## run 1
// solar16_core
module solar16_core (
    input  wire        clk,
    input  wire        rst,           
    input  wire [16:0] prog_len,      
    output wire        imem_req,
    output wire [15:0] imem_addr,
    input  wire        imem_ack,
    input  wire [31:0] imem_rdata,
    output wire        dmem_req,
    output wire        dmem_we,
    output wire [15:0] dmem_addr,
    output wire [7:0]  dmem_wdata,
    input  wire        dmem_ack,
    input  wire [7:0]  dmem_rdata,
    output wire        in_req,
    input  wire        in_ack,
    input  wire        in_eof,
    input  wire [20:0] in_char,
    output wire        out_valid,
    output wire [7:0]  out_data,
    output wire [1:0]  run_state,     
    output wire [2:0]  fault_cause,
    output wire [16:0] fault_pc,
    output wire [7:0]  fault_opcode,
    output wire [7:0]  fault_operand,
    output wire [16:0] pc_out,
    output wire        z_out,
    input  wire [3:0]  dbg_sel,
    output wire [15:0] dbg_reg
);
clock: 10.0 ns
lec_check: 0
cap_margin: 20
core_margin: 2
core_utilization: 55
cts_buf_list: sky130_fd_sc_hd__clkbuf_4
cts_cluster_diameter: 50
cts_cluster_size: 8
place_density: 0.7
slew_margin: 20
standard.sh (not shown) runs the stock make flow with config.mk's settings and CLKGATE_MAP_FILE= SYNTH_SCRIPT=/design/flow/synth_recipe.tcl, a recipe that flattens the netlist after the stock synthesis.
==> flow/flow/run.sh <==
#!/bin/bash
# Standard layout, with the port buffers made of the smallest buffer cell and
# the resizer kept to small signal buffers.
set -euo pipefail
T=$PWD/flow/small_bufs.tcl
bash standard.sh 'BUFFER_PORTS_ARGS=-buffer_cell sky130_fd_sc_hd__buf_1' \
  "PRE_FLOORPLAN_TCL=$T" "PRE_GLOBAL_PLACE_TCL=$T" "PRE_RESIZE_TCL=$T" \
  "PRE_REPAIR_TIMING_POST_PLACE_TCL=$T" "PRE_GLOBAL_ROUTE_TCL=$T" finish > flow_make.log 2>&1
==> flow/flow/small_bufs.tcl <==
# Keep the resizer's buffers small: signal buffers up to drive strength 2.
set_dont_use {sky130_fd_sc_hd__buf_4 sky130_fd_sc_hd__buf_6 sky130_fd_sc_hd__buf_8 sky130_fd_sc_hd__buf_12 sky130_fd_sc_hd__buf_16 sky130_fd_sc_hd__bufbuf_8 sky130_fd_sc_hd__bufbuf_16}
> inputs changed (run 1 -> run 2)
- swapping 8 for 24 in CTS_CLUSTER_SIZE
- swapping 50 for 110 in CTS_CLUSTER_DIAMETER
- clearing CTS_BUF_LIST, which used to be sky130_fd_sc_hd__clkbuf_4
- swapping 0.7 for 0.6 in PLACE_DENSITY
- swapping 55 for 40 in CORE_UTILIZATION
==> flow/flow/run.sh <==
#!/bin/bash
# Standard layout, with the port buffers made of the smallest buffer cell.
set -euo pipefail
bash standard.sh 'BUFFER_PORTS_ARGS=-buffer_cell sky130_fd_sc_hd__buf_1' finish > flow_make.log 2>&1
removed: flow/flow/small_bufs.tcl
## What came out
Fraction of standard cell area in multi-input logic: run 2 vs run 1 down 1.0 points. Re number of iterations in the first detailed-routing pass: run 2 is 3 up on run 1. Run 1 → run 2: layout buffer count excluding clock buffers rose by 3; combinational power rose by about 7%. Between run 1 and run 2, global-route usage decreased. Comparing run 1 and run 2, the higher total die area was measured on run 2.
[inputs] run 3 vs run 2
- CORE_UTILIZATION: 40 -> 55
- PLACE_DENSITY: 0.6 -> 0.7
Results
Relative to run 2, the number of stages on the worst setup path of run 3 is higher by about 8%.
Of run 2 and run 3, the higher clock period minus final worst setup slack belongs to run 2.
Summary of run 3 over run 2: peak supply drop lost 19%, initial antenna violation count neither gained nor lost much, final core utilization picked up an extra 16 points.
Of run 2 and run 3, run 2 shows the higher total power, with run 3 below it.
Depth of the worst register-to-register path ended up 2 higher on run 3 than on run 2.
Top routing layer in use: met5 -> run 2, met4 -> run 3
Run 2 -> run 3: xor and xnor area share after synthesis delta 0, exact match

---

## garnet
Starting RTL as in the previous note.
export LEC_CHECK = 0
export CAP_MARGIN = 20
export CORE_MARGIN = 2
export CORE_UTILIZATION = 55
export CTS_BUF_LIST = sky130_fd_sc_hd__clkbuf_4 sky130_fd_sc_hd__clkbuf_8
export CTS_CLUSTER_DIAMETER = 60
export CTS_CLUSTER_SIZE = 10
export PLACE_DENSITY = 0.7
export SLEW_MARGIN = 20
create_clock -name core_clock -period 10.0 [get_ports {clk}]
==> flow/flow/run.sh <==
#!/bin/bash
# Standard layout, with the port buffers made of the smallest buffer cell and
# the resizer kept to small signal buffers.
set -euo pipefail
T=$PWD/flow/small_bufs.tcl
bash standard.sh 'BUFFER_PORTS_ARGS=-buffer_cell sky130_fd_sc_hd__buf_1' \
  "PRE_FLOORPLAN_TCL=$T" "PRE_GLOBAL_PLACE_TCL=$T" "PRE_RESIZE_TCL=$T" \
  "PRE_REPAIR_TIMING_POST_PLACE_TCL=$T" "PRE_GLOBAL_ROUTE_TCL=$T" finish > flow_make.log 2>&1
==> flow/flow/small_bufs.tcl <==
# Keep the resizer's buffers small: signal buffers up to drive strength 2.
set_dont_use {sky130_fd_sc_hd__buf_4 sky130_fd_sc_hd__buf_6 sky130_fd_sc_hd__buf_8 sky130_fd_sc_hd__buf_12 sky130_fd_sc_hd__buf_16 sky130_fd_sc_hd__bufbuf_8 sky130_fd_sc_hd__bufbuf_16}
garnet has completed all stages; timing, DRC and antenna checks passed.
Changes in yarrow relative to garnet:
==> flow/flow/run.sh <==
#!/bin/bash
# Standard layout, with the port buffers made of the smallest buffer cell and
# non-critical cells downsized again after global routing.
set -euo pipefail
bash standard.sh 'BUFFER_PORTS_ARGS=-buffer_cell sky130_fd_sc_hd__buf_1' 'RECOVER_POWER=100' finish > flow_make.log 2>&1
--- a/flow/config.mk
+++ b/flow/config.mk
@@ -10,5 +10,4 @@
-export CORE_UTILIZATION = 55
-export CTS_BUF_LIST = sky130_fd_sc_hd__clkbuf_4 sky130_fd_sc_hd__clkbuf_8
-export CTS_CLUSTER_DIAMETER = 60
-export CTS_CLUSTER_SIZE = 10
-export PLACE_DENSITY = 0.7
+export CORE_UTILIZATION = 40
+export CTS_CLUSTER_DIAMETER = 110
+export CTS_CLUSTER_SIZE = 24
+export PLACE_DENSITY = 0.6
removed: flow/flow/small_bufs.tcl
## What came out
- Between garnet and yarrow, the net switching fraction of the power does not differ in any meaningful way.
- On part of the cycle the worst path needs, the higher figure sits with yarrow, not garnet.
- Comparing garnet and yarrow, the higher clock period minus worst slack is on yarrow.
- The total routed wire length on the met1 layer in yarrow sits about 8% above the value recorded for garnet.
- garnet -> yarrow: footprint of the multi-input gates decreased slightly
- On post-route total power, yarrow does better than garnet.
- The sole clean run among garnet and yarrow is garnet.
Source: an optimization exercise on an open RTL-to-GDS flow (aim: small area, a short achievable clock period and few clock cycles). Production flows keep margins and buffers that such runs may drop. At most, simulation tests tie the RTL to the original design; equivalence was not proved.

## thermy_ck8
module thermy_ck8 #(
    parameter WMAX = 32,
    parameter AW   = 5,
    parameter [7:0] PRE0 = 8'h51,
    parameter [7:0] PRE1 = 8'h78
) (
    input  wire        clk,
    input  wire        rst,
    input  wire        cmd_valid,
    output wire        cmd_ready,
    input  wire [31:0] cmd_data,
    output reg  [31:0] res,
    output reg         res_valid,
    output wire        out_valid,
    input  wire        out_ready,
    output wire [7:0]  out_data
);
Size in the first run: about 880 flip-flops.
Settings: LEC_CHECK=0, CAP_MARGIN=20, CORE_MARGIN=2, CORE_UTILIZATION=20, CTS_CLUSTER_DIAMETER=150, CTS_CLUSTER_SIZE=20, PLACE_DENSITY=0.3, SLEW_MARGIN=20; clock period 20.0 ns.
standard.sh (not shown) runs the stock make flow with config.mk's settings and CLKGATE_MAP_FILE= SYNTH_SCRIPT=/design/flow/synth_recipe.tcl, a recipe that flattens the netlist after the stock synthesis.
==> flow/flow/run.sh <==
#!/bin/bash
set -euo pipefail
bash standard.sh SETUP_SLACK_MARGIN=14.6 SKIP_GATE_CLONING=1 \
    "BUFFER_PORTS_ARGS=-buffer_cell sky130_fd_sc_hd__buf_4" finish > standard_make.log 2>&1
The baseline ran to the end with no violations.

========================================================================

_What the task requires_. In the listing above, find the lines holding the word "antenna" and copy them.

_Task answer_.
Summary of run 3 over run 2: peak supply drop lost 19%, initial antenna violation count neither gained nor lost much, final core utilization picked up an extra 16 points.
garnet has completed all stages; timing, DRC and antenna checks passed.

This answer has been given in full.